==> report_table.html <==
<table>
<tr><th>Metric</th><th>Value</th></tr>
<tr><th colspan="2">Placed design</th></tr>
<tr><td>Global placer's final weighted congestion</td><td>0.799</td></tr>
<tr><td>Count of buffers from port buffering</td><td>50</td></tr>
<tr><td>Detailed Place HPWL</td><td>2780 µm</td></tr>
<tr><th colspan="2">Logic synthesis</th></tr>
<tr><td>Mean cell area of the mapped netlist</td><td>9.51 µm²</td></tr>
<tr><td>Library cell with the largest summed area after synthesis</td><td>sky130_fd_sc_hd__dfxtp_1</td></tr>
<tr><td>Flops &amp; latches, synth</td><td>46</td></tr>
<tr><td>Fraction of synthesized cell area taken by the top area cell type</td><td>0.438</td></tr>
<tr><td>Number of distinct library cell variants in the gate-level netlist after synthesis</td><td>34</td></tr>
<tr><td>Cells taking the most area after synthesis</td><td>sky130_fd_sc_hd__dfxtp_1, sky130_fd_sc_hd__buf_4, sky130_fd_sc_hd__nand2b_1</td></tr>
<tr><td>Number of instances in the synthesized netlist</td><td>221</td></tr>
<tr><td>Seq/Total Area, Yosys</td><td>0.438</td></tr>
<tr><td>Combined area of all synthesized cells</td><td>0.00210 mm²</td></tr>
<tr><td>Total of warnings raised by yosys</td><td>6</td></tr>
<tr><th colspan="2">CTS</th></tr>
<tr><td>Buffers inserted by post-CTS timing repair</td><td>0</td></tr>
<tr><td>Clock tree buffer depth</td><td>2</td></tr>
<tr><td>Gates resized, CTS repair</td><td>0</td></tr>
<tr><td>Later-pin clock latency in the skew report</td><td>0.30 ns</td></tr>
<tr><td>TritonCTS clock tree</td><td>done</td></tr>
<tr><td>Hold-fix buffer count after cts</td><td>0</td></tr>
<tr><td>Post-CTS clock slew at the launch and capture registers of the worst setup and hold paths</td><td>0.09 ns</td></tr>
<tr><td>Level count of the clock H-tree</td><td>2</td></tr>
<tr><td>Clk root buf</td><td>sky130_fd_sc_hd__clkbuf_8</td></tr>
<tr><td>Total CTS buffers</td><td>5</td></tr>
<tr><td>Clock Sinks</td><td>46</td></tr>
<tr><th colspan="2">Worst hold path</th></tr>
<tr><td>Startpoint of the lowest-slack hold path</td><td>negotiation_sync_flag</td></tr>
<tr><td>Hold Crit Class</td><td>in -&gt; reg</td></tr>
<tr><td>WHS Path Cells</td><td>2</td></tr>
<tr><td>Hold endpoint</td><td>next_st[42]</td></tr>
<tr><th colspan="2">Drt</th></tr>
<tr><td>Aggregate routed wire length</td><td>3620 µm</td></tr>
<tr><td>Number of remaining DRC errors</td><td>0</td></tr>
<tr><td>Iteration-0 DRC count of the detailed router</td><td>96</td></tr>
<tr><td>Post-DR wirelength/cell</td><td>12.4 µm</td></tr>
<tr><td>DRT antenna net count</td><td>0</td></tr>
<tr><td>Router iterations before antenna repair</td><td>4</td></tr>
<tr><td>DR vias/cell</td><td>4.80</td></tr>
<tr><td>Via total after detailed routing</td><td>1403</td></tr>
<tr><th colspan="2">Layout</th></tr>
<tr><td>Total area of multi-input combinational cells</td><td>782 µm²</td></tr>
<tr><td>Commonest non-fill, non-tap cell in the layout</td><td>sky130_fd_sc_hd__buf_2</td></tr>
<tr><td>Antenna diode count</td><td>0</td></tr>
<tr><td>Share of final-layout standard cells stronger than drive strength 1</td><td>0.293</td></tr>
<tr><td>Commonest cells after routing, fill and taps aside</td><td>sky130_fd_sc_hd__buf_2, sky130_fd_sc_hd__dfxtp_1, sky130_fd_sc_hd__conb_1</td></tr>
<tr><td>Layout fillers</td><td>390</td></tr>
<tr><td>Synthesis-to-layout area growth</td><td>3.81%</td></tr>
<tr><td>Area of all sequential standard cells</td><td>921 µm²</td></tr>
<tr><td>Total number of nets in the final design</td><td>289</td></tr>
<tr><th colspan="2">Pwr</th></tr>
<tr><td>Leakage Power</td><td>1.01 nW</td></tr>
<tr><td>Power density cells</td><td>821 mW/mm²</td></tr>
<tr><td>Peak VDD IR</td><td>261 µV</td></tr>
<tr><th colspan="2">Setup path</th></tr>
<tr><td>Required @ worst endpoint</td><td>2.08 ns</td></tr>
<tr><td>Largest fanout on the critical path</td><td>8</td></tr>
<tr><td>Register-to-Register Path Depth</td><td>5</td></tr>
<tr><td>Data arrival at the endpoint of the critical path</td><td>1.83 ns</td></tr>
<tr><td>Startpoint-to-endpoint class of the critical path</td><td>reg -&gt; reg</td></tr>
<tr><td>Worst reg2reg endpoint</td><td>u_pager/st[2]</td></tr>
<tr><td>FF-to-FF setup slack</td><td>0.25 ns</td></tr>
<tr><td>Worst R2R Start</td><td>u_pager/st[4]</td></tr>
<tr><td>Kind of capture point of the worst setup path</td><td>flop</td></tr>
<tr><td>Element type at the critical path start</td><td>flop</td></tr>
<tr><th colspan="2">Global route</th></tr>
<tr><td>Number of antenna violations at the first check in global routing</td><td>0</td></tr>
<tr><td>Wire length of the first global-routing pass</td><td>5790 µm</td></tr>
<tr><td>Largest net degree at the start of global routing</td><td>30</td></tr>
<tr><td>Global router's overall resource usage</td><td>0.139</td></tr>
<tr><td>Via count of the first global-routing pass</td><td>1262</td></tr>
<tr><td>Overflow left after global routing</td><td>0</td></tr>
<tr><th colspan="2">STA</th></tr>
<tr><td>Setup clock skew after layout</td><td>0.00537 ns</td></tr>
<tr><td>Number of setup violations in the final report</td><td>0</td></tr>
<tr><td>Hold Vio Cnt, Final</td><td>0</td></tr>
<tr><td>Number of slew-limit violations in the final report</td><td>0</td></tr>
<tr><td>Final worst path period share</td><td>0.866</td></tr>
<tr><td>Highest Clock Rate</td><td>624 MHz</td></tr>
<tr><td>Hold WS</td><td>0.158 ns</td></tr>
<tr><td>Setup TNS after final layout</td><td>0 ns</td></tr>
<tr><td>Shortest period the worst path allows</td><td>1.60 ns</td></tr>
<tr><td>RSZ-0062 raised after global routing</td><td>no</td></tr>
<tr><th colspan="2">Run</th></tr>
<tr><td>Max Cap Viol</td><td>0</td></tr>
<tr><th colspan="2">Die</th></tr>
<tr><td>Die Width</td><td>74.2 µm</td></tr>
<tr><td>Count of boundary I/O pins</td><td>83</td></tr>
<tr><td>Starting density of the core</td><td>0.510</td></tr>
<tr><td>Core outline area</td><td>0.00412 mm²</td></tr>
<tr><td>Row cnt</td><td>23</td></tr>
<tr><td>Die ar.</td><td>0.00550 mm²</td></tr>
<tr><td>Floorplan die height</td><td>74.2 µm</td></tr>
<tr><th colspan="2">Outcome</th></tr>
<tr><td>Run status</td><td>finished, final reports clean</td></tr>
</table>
------------------------
Problem - Every record above is to be restated exactly as it reads.

Solution to this problem -
==> report_table.html <==
<table>
<tr><th>Metric</th><th>Value</th></tr>
<tr><th colspan="2">Placed design</th></tr>
<tr><td>Global placer's final weighted congestion</td><td>0.799</td></tr>
<tr><td>Count of buffers from port buffering</td><td>50</td></tr>
<tr><td>Detailed Place HPWL</td><td>2780 µm</td></tr>
<tr><th colspan="2">Logic synthesis</th></tr>
<tr><td>Mean cell area of the mapped netlist</td><td>9.51 µm²</td></tr>
<tr><td>Library cell with the largest summed area after synthesis</td><td>sky130_fd_sc_hd__dfxtp_1</td></tr>
<tr><td>Flops &amp; latches, synth</td><td>46</td></tr>
<tr><td>Fraction of synthesized cell area taken by the top area cell type</td><td>0.438</td></tr>
<tr><td>Number of distinct library cell variants in the gate-level netlist after synthesis</td><td>34</td></tr>
<tr><td>Cells taking the most area after synthesis</td><td>sky130_fd_sc_hd__dfxtp_1, sky130_fd_sc_hd__buf_4, sky130_fd_sc_hd__nand2b_1</td></tr>
<tr><td>Number of instances in the synthesized netlist</td><td>221</td></tr>
<tr><td>Seq/Total Area, Yosys</td><td>0.438</td></tr>
<tr><td>Combined area of all synthesized cells</td><td>0.00210 mm²</td></tr>
<tr><td>Total of warnings raised by yosys</td><td>6</td></tr>
<tr><th colspan="2">CTS</th></tr>
<tr><td>Buffers inserted by post-CTS timing repair</td><td>0</td></tr>
<tr><td>Clock tree buffer depth</td><td>2</td></tr>
<tr><td>Gates resized, CTS repair</td><td>0</td></tr>
<tr><td>Later-pin clock latency in the skew report</td><td>0.30 ns</td></tr>
<tr><td>TritonCTS clock tree</td><td>done</td></tr>
<tr><td>Hold-fix buffer count after cts</td><td>0</td></tr>
<tr><td>Post-CTS clock slew at the launch and capture registers of the worst setup and hold paths</td><td>0.09 ns</td></tr>
<tr><td>Level count of the clock H-tree</td><td>2</td></tr>
<tr><td>Clk root buf</td><td>sky130_fd_sc_hd__clkbuf_8</td></tr>
<tr><td>Total CTS buffers</td><td>5</td></tr>
<tr><td>Clock Sinks</td><td>46</td></tr>
<tr><th colspan="2">Worst hold path</th></tr>
<tr><td>Startpoint of the lowest-slack hold path</td><td>negotiation_sync_flag</td></tr>
<tr><td>Hold Crit Class</td><td>in -&gt; reg</td></tr>
<tr><td>WHS Path Cells</td><td>2</td></tr>
<tr><td>Hold endpoint</td><td>next_st[42]</td></tr>
<tr><th colspan="2">Drt</th></tr>
<tr><td>Aggregate routed wire length</td><td>3620 µm</td></tr>
<tr><td>Number of remaining DRC errors</td><td>0</td></tr>
<tr><td>Iteration-0 DRC count of the detailed router</td><td>96</td></tr>
<tr><td>Post-DR wirelength/cell</td><td>12.4 µm</td></tr>
<tr><td>DRT antenna net count</td><td>0</td></tr>
<tr><td>Router iterations before antenna repair</td><td>4</td></tr>
<tr><td>DR vias/cell</td><td>4.80</td></tr>
<tr><td>Via total after detailed routing</td><td>1403</td></tr>
<tr><th colspan="2">Layout</th></tr>
<tr><td>Total area of multi-input combinational cells</td><td>782 µm²</td></tr>
<tr><td>Commonest non-fill, non-tap cell in the layout</td><td>sky130_fd_sc_hd__buf_2</td></tr>
<tr><td>Antenna diode count</td><td>0</td></tr>
<tr><td>Share of final-layout standard cells stronger than drive strength 1</td><td>0.293</td></tr>
<tr><td>Commonest cells after routing, fill and taps aside</td><td>sky130_fd_sc_hd__buf_2, sky130_fd_sc_hd__dfxtp_1, sky130_fd_sc_hd__conb_1</td></tr>
<tr><td>Layout fillers</td><td>390</td></tr>
<tr><td>Synthesis-to-layout area growth</td><td>3.81%</td></tr>
<tr><td>Area of all sequential standard cells</td><td>921 µm²</td></tr>
<tr><td>Total number of nets in the final design</td><td>289</td></tr>
<tr><th colspan="2">Pwr</th></tr>
<tr><td>Leakage Power</td><td>1.01 nW</td></tr>
<tr><td>Power density cells</td><td>821 mW/mm²</td></tr>
<tr><td>Peak VDD IR</td><td>261 µV</td></tr>
<tr><th colspan="2">Setup path</th></tr>
<tr><td>Required @ worst endpoint</td><td>2.08 ns</td></tr>
<tr><td>Largest fanout on the critical path</td><td>8</td></tr>
<tr><td>Register-to-Register Path Depth</td><td>5</td></tr>
<tr><td>Data arrival at the endpoint of the critical path</td><td>1.83 ns</td></tr>
<tr><td>Startpoint-to-endpoint class of the critical path</td><td>reg -&gt; reg</td></tr>
<tr><td>Worst reg2reg endpoint</td><td>u_pager/st[2]</td></tr>
<tr><td>FF-to-FF setup slack</td><td>0.25 ns</td></tr>
<tr><td>Worst R2R Start</td><td>u_pager/st[4]</td></tr>
<tr><td>Kind of capture point of the worst setup path</td><td>flop</td></tr>
<tr><td>Element type at the critical path start</td><td>flop</td></tr>
<tr><th colspan="2">Global route</th></tr>
<tr><td>Number of antenna violations at the first check in global routing</td><td>0</td></tr>
<tr><td>Wire length of the first global-routing pass</td><td>5790 µm</td></tr>
<tr><td>Largest net degree at the start of global routing</td><td>30</td></tr>
<tr><td>Global router's overall resource usage</td><td>0.139</td></tr>
<tr><td>Via count of the first global-routing pass</td><td>1262</td></tr>
<tr><td>Overflow left after global routing</td><td>0</td></tr>
<tr><th colspan="2">STA</th></tr>
<tr><td>Setup clock skew after layout</td><td>0.00537 ns</td></tr>
<tr><td>Number of setup violations in the final report</td><td>0</td></tr>
<tr><td>Hold Vio Cnt, Final</td><td>0</td></tr>
<tr><td>Number of slew-limit violations in the final report</td><td>0</td></tr>
<tr><td>Final worst path period share</td><td>0.866</td></tr>
<tr><td>Highest Clock Rate</td><td>624 MHz</td></tr>
<tr><td>Hold WS</td><td>0.158 ns</td></tr>
<tr><td>Setup TNS after final layout</td><td>0 ns</td></tr>
<tr><td>Shortest period the worst path allows</td><td>1.60 ns</td></tr>
<tr><td>RSZ-0062 raised after global routing</td><td>no</td></tr>
<tr><th colspan="2">Run</th></tr>
<tr><td>Max Cap Viol</td><td>0</td></tr>
<tr><th colspan="2">Die</th></tr>
<tr><td>Die Width</td><td>74.2 µm</td></tr>
<tr><td>Count of boundary I/O pins</td><td>83</td></tr>
<tr><td>Starting density of the core</td><td>0.510</td></tr>
<tr><td>Core outline area</td><td>0.00412 mm²</td></tr>
<tr><td>Row cnt</td><td>23</td></tr>
<tr><td>Die ar.</td><td>0.00550 mm²</td></tr>
<tr><td>Floorplan die height</td><td>74.2 µm</td></tr>
<tr><th colspan="2">Outcome</th></tr>
<tr><td>Run status</td><td>finished, final reports clean</td></tr>
</table>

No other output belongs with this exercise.